October 16, 2013


The Toy Story shorts have been a nice way of continuing the franchise without the burden of heavy expectations that would come with a new feature film.  Thus far, they’ve been fun little episodes that are nice ways to warm up a crowd of kids for a Disney feature.  But with Toy Story of Terror!, Pixar has made their most ambitious Toy Story short film to date.  In addition to being the longest short film, it’s also the first one to push beyond being cute and provide some drama and tension.  Once the film gets past a rough start, it ends up being as funny and as emotionally moving as any of the three features.

Woody (Tom Hanks), Buzz (Tim Allen), Jessie (Joan Cusack), Rex (Wallace Shawn), Trixie (Kristen Schaal), Mr. Pricklepants (Timothy Dalton), and Mr. Potato Head (Don Rickles) are on a road trip with Bonnie when the car gets a flat tire, and they have to stay at a motel.  The toys are already a little on edge because they were watching a black-and-white monster movie in the trunk, and Mr. Pricklepants isn’t helping by describing the plot points of a horror film.  As the toys explore the motel room, they start disappearing one-by-one, and discover they, along with some other lost toys like Combat Carl (Carl Weathers), could be in for a terrifying fate for toys, especially Jessie.


The Pricklepants narration at the beginning quickly becomes irritating because while kids may not know the beats of a horror movie, their parents certainly do, and part of the appeal of the Toy Story movies is that they’re entertaining for all ages.  Every time Pricklepants mentions a plot point and how the story will proceed, it feels like we’re watching Scream for kids.  It also dominates the story because the other toys have a problem getting a word in edgewise.

Thankfully, the economy of storytelling required for a short movie soon gets the plot to the good part, and offers some surprising twists and turns.  Director Angus MacLane pulls a clever bait-and-switch by leading us to believe that since this is a TV special and all of the other shorts have been cutesy, Toy Story of Terror! will simply be in the same vein with a holiday spin.  But then MacLane slowly amps up the tension by starting to blend in a slasher approach to his film before revealing something that actually has us fearing for the fate of the characters, or at least insofar as the toys have a legitimate reason to be terrified.

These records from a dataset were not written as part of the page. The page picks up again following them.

--- src/rtl/pipe_hazard_ctrl_if.sv ---
// ---------------------------------------------------------------------------
// pipe_hazard_ctrl_if
// Groups the hazard controller's pipeline-side signals into one bundle.
//   master : the pipeline. It drives the hazard sources (IF/ID source regs,
//            ID/EX load info, branch resolution, MEM handshake) and receives
//            the stall/flush/freeze controls and the status/perf outputs.
//   slave  : the hazard controller. It receives the sources and drives the
//            controls.
// Parameter CNT_W : width of each performance counter.
// ---------------------------------------------------------------------------
interface pipe_hazard_ctrl_if #(
  parameter int CNT_W = 32
);
  logic [4:0]       ifid_rs1;
  logic [4:0]       ifid_rs2;
  logic             ifid_uses_rs2;
  logic             idex_Mem_Read;
  logic [4:0]       idex_rd;
  logic             branch_taken;
  logic             dmem_req;
  logic             dmem_ready;
  logic             pc_write;
  logic             ifid_write;
  logic             ifid_flush;
  logic             idex_stall;
  logic             pipe_freeze;
  logic [1:0]       state;
  logic             mem_timeout;
  logic [CNT_W-1:0] load_stall_cnt;
  logic [CNT_W-1:0] flush_cnt;
  logic [CNT_W-1:0] mem_wait_cnt;

  modport master (
    output ifid_rs1, ifid_rs2, ifid_uses_rs2, idex_Mem_Read, idex_rd,
           branch_taken, dmem_req, dmem_ready,
    input  pc_write, ifid_write, ifid_flush, idex_stall, pipe_freeze,
           state, mem_timeout, load_stall_cnt, flush_cnt, mem_wait_cnt
  );

  modport slave (
    input  ifid_rs1, ifid_rs2, ifid_uses_rs2, idex_Mem_Read, idex_rd,
           branch_taken, dmem_req, dmem_ready,
    output pc_write, ifid_write, ifid_flush, idex_stall, pipe_freeze,
           state, mem_timeout, load_stall_cnt, flush_cnt, mem_wait_cnt
  );
endinterface

--- src/rtl/pipe_hazard_ctrl.sv ---
// ---------------------------------------------------------------------------
// pipe_hazard_ctrl
// Hazard controller for a 5-stage in-order pipeline. Resolves, in priority
// order, a MEM-stage wait (freeze the whole pipe), a taken branch (flush
// IF/ID and bubble ID/EX) and a load-use hazard (hold PC/IF/ID and bubble
// ID/EX). Control outputs are combinational from the FSM state and the
// current inputs; state, wait counter, timeout flag and counters are
// registered.
//
// Ports:
//   clk    : single clock, rising edge
//   reset  : synchronous, active-high
//   hz     : pipe_hazard_ctrl_if.slave (hazard sources in, controls out,
//            state, mem_timeout, load_stall_cnt/flush_cnt/mem_wait_cnt)
// Parameters:
//   MAX_WAIT : wait cycles (2..255) after which mem_timeout latches
//   CNT_W    : performance counter width
// Configuration:
//   HAZARD_PERF_CNT_EN : when defined, the three saturating performance
//                        counters are built; otherwise they read as zero.
// ---------------------------------------------------------------------------
module pipe_hazard_ctrl #(
  parameter int MAX_WAIT = 16,
  parameter int CNT_W    = 32
) (
  input  logic              clk,
  input  logic              reset,
  pipe_hazard_ctrl_if.slave hz
);

  typedef enum logic [1:0] {
    RUN      = 2'b00,
    MEM_WAIT = 2'b01,
    FLUSH    = 2'b10
  } state_t;

  localparam logic [7:0] MAX_WAIT_C = MAX_WAIT[7:0];

  state_t     state_q, state_d;
  logic [7:0] wait_q, wait_d;
  logic       timeout_q, timeout_d;

  logic lu;
  logic mem_stall;
  logic pc_write_c, ifid_write_c, ifid_flush_c, idex_stall_c, pipe_freeze_c;

  assign lu = hz.idex_Mem_Read && (hz.idex_rd != 5'd0) &&
              ((hz.idex_rd == hz.ifid_rs1) ||
               (hz.ifid_uses_rs2 && (hz.idex_rd == hz.ifid_rs2)));

  assign mem_stall = hz.dmem_req && !hz.dmem_ready;

  always_ff @(posedge clk) begin
    if (reset) begin
      state_q   <= RUN;
      wait_q    <= 8'd0;
      timeout_q <= 1'b0;
    end else begin
      state_q   <= state_d;
      wait_q    <= wait_d;
      timeout_q <= timeout_d;
    end
  end

  always_comb begin
    state_d       = state_q;
    wait_d        = wait_q;
    timeout_d     = timeout_q;
    pc_write_c    = 1'b1;
    ifid_write_c  = 1'b1;
    ifid_flush_c  = 1'b0;
    idex_stall_c  = 1'b0;
    pipe_freeze_c = 1'b0;
    // While reset is high the inputs are masked and the RUN defaults stand.
    if (!reset) begin
      unique case (state_q)
        MEM_WAIT: begin
          if (!hz.dmem_ready) begin
            pipe_freeze_c = 1'b1;
            pc_write_c    = 1'b0;
            ifid_write_c  = 1'b0;
            wait_d        = (wait_q == 8'hFF) ? wait_q : wait_q + 8'd1;
          end else begin
            // Freeze released this cycle: branch/load-use resolve as in RUN.
            wait_d  = 8'd0;
            state_d = RUN;
            if (hz.branch_taken) begin
              ifid_flush_c = 1'b1;
              idex_stall_c = 1'b1;
              state_d      = FLUSH;
            end else if (lu) begin
              pc_write_c   = 1'b0;
              ifid_write_c = 1'b0;
              idex_stall_c = 1'b1;
            end
          end
        end
        default: begin
          // RUN and FLUSH share the freeze rule; FLUSH ignores branch and lu
          // because IF/ID holds the bubble inserted on the previous edge.
          wait_d  = 8'd0;
          state_d = RUN;
          if (mem_stall) begin
            pipe_freeze_c = 1'b1;
            pc_write_c    = 1'b0;
            ifid_write_c  = 1'b0;
            wait_d        = 8'd1;
            state_d       = MEM_WAIT;
          end else if (state_q == RUN && hz.branch_taken) begin
            ifid_flush_c = 1'b1;
            idex_stall_c = 1'b1;
            state_d      = FLUSH;
          end else if (state_q == RUN && lu) begin
            pc_write_c   = 1'b0;
            ifid_write_c = 1'b0;
            idex_stall_c = 1'b1;
          end
        end
      endcase
      if (pipe_freeze_c && (wait_d >= MAX_WAIT_C)) begin
        timeout_d = 1'b1;
      end
    end
  end

  assign hz.pc_write    = pc_write_c;
  assign hz.ifid_write  = ifid_write_c;
  assign hz.ifid_flush  = ifid_flush_c;
  assign hz.idex_stall  = idex_stall_c;
  assign hz.pipe_freeze = pipe_freeze_c;
  assign hz.state       = state_q;
  assign hz.mem_timeout = timeout_q;

`ifdef HAZARD_PERF_CNT_EN
  function automatic logic [CNT_W-1:0] sat_inc(input logic [CNT_W-1:0] v);
    return (&v) ? v : v + 1'b1;
  endfunction

  logic [CNT_W-1:0] ls_cnt_q, fl_cnt_q, mw_cnt_q;

  // A bubble without a flush is a load-use stall; a flush always carries one.
  always_ff @(posedge clk) begin
    if (reset) begin
      ls_cnt_q <= '0;
      fl_cnt_q <= '0;
      mw_cnt_q <= '0;
    end else begin
      if (idex_stall_c && !ifid_flush_c) ls_cnt_q <= sat_inc(ls_cnt_q);
      if (ifid_flush_c)                  fl_cnt_q <= sat_inc(fl_cnt_q);
      if (pipe_freeze_c)                 mw_cnt_q <= sat_inc(mw_cnt_q);
    end
  end

  assign hz.load_stall_cnt = ls_cnt_q;
  assign hz.flush_cnt      = fl_cnt_q;
  assign hz.mem_wait_cnt   = mw_cnt_q;
`else
  assign hz.load_stall_cnt = '0;
  assign hz.flush_cnt      = '0;
  assign hz.mem_wait_cnt   = '0;
`endif

endmodule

And when it comes to Jessie, her terror is the most profound.  As we learned when we first met her in Toy Story 2, Jessie has a serious case of claustrophobia, and that very real fear becomes something she has to face in Toy Story of Terror!.  MacLane could have simply rested on a far softer story, but by putting the emphasis on Jessie having to confront her fear, he comes up with a strong conflict that has us cheering for the character as she deals with serious odds.

Toy Story of Terror! goes above and beyond a typical animated holiday special and also surpasses the shorts that came before.  Granted, the time constraints put the new short in a separate class, but in terms of the places its willing to go, MacLane proves the Toy Story shorts don’t have to be devoid of drama if they’re given enough room to breathe.  Bolstered by some stunning, photo-realistic backgrounds, Toy Story of Terror! is another step forward for the beloved franchise.